`src/logic/usb_select_consts.vh`:
```
// Notes on behaviour
// - Every reset clears the whole select register to zero.
// - All select bits read and write, except bit 6 which is read only.
// - Writes to the select register are ignored while the controller is busy.
// - Low five bits are the target index: 0 idle, 1..5 the USB registers.
`ifndef USB_SELECT_CONSTS_VH
`define USB_SELECT_CONSTS_VH
`define SEL_REG_OFFSET      8'h04
`define SEL_RESET           8'h00
`define SEL_RO_BIT          6
`define SEL_WRITE_MASK      8'hBF
`define SEL_INDEX_WIDTH     5
`define IDX_IDLE            5'h00
`define IDX_FUNC_ADDR       5'h01
`define IDX_CONTROL         5'h02
`define IDX_CONFIG          5'h03
`define IDX_INT_ENABLE      5'h04
`define IDX_INT_STATUS      5'h05
`define STATUS_REG_OFFSET   8'h08
`define AXI_OKAY            2'h0
`define AXI_SLVERR          2'h2
`endif

```
`src/logic/usb_select_decoder.v`:
```
`include "usb_select_consts.vh"
// Turns the select index into one-hot target strobes
module usb_select_decoder
(
   input  wire [4:0] index,
   output reg  [4:0] target_onehot,
   output reg        target_valid
);
   // Idle and unused indexes select nothing
   always @*
   begin
      target_onehot = 5'h00;
      target_valid  = 1'b1;
      case (index)
         `IDX_FUNC_ADDR:  target_onehot = 5'h01;
         `IDX_CONTROL:    target_onehot = 5'h02;
         `IDX_CONFIG:     target_onehot = 5'h04;
         `IDX_INT_ENABLE: target_onehot = 5'h08;
         `IDX_INT_STATUS: target_onehot = 5'h10;
         default:         target_valid  = 1'b0;
      endcase
   end
endmodule

```
`src/logic/usb_indirect_register_selector.v`:
```
// Decided for this implementation: the AXI4-Lite register port.
`include "usb_select_consts.vh"
module usb_indirect_register_selector
(
   input  wire        sys_clk,
   input  wire        reset,
   input  wire [7:0]  s_axi_awaddr,
   input  wire        s_axi_awvalid,
   output wire        s_axi_awready,
   input  wire [31:0] s_axi_wdata,
   input  wire [3:0]  s_axi_wstrb,
   input  wire        s_axi_wvalid,
   output wire        s_axi_wready,
   output reg  [1:0]  s_axi_bresp,
   output reg         s_axi_bvalid,
   input  wire        s_axi_bready,
   input  wire [7:0]  s_axi_araddr,
   input  wire        s_axi_arvalid,
   output wire        s_axi_arready,
   output reg  [31:0] s_axi_rdata,
   output reg  [1:0]  s_axi_rresp,
   output reg         s_axi_rvalid,
   input  wire        s_axi_rready,
   input  wire        usb_controller_busy,
   input  wire        select_bit6_in,
   output reg  [4:0]  usb_select_index,
   output reg  [4:0]  usb_target_onehot,
   output reg         usb_target_valid
);
   reg  [7:0]  usb_register_select_reg;
   reg  [7:0]  usb_register_select_next;
   reg  [7:0]  awaddr_reg;
   reg  [31:0] wdata_reg;
   reg  [3:0]  wstrb_reg;
   reg         aw_full_reg;
   reg         w_full_reg;
   reg  [2:0]  busy_sync_reg;
   reg  [2:0]  bit6_sync_reg;
   reg         busy_reg;
   reg         bit6_reg;
   reg  [31:0] read_word;
   reg  [1:0]  read_resp;
   wire [4:0]  dec_onehot;
   wire        dec_valid;
   wire        do_write;
   wire        sel_hit;
   wire        status_hit;
   wire        select_write;

   // Registers sit on word boundaries; the two low address bits are dropped
   function [7:0] word_address;
      input [7:0] byte_address;
      begin
         word_address = {byte_address[7:2], 2'b00};
      end
   endfunction

   // Write channels accepted independently, one write at a time
   assign s_axi_awready = !aw_full_reg && !s_axi_bvalid;
   assign s_axi_wready  = !w_full_reg && !s_axi_bvalid;
   assign do_write      = aw_full_reg && w_full_reg;
   assign sel_hit       = (awaddr_reg == `SEL_REG_OFFSET);
   assign status_hit    = (awaddr_reg == `STATUS_REG_OFFSET);

   // A select write lands only with its low byte lane on and the controller idle
   assign select_write  = do_write && sel_hit && wstrb_reg[0] && !busy_reg;

   // Read side takes a new address only once the last answer is gone
   assign s_axi_arready = !s_axi_rvalid;

   // Decoder shared by the controller outputs
   usb_select_decoder u_dec
   (
      .index         (usb_register_select_reg[4:0]),
      .target_onehot (dec_onehot),
      .target_valid  (dec_valid)
   );

   // Busy pin through three flops; change accepted when last two agree
   always @(posedge sys_clk or posedge reset)
   begin
      if (reset)
      begin
         busy_sync_reg <= 3'h0;
         busy_reg      <= 1'b0;
      end
      else
      begin
         busy_sync_reg <= {busy_sync_reg[1:0], usb_controller_busy};
         if (busy_sync_reg[1] == busy_sync_reg[2])
            busy_reg <= busy_sync_reg[2];
      end
   end

   // Bit 6 pin filtered the same way; a one-cycle glitch never reaches the register
   always @(posedge sys_clk or posedge reset)
   begin
      if (reset)
      begin
         bit6_sync_reg <= 3'h0;
         bit6_reg      <= 1'b0;
      end
      else
      begin
         bit6_sync_reg <= {bit6_sync_reg[1:0], select_bit6_in};
         if (bit6_sync_reg[1] == bit6_sync_reg[2])
            bit6_reg <= bit6_sync_reg[2];
      end
   end

   // Write channels: address and data held until both are in
   always @(posedge sys_clk or posedge reset)
   begin
      if (reset)
      begin
         awaddr_reg   <= 8'h00;
         wdata_reg    <= 32'h0000_0000;
         wstrb_reg    <= 4'h0;
         aw_full_reg  <= 1'b0;
         w_full_reg   <= 1'b0;
      end
      else
      begin
         if (s_axi_awvalid && s_axi_awready)
         begin
            awaddr_reg  <= word_address(s_axi_awaddr);
            aw_full_reg <= 1'b1;
         end
         else if (do_write)
            aw_full_reg <= 1'b0;
         if (s_axi_wvalid && s_axi_wready)
         begin
            wdata_reg  <= s_axi_wdata;
            wstrb_reg  <= s_axi_wstrb;
            w_full_reg <= 1'b1;
         end
         else if (do_write)
            w_full_reg <= 1'b0;
      end
   end

   // Write response: busy or masked select writes still answer OKAY
   always @(posedge sys_clk or posedge reset)
   begin
      if (reset)
      begin
         s_axi_bvalid <= 1'b0;
         s_axi_bresp  <= `AXI_OKAY;
      end
      else if (do_write)
      begin
         s_axi_bvalid <= 1'b1;
         if (sel_hit || status_hit)
            s_axi_bresp <= `AXI_OKAY;
         else
            s_axi_bresp <= `AXI_SLVERR;
      end
      else if (s_axi_bvalid && s_axi_bready)
         s_axi_bvalid <= 1'b0;
   end

   // Next select value: software bits from the write, bit 6 from the pin
   always @*
   begin
      usb_register_select_next = usb_register_select_reg;
      usb_register_select_next[`SEL_RO_BIT] = bit6_reg;
      if (select_write)
      begin
         usb_register_select_next[5:0] = wdata_reg[5:0];
         usb_register_select_next[7]   = wdata_reg[7];
      end
   end

   // Select register; every reset clears all eight bits
   always @(posedge sys_clk or posedge reset)
   begin
      if (reset)
         usb_register_select_reg <= `SEL_RESET;
      else
         usb_register_select_reg <= usb_register_select_next;
   end

   // Read word chosen by address; unmapped words read zero with SLVERR
   always @*
   begin
      read_word = 32'h0000_0000;
      read_resp = `AXI_OKAY;
      case (word_address(s_axi_araddr))
         `SEL_REG_OFFSET:    read_word = {24'h000000, usb_register_select_reg};
         `STATUS_REG_OFFSET: read_word = {25'h0, usb_target_valid, busy_reg, usb_select_index};
         default:            read_resp = `AXI_SLVERR;
      endcase
   end

   // Read answer held until the master takes it
   always @(posedge sys_clk or posedge reset)
   begin
      if (reset)
      begin
         s_axi_rvalid <= 1'b0;
         s_axi_rdata  <= 32'h0000_0000;
         s_axi_rresp  <= `AXI_OKAY;
      end
      else if (s_axi_arvalid && s_axi_arready)
      begin
         s_axi_rvalid <= 1'b1;
         s_axi_rdata  <= read_word;
         s_axi_rresp  <= read_resp;
      end
      else if (s_axi_rvalid && s_axi_rready)
         s_axi_rvalid <= 1'b0;
   end

   // Decoded target handed to the controller; idle index strobes nothing
   always @(posedge sys_clk or posedge reset)
   begin
      if (reset)
      begin
         usb_select_index  <= `IDX_IDLE;
         usb_target_onehot <= 5'h00;
         usb_target_valid  <= 1'b0;
      end
      else
      begin
         usb_select_index  <= usb_register_select_reg[4:0];
         usb_target_onehot <= dec_onehot;
         usb_target_valid  <= dec_valid;
      end
   end
endmodule

```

□ □ □ □

- **Task to complete**
Among the entries, count how many lines hold the string "answer", then state only that number.

- **Output**
3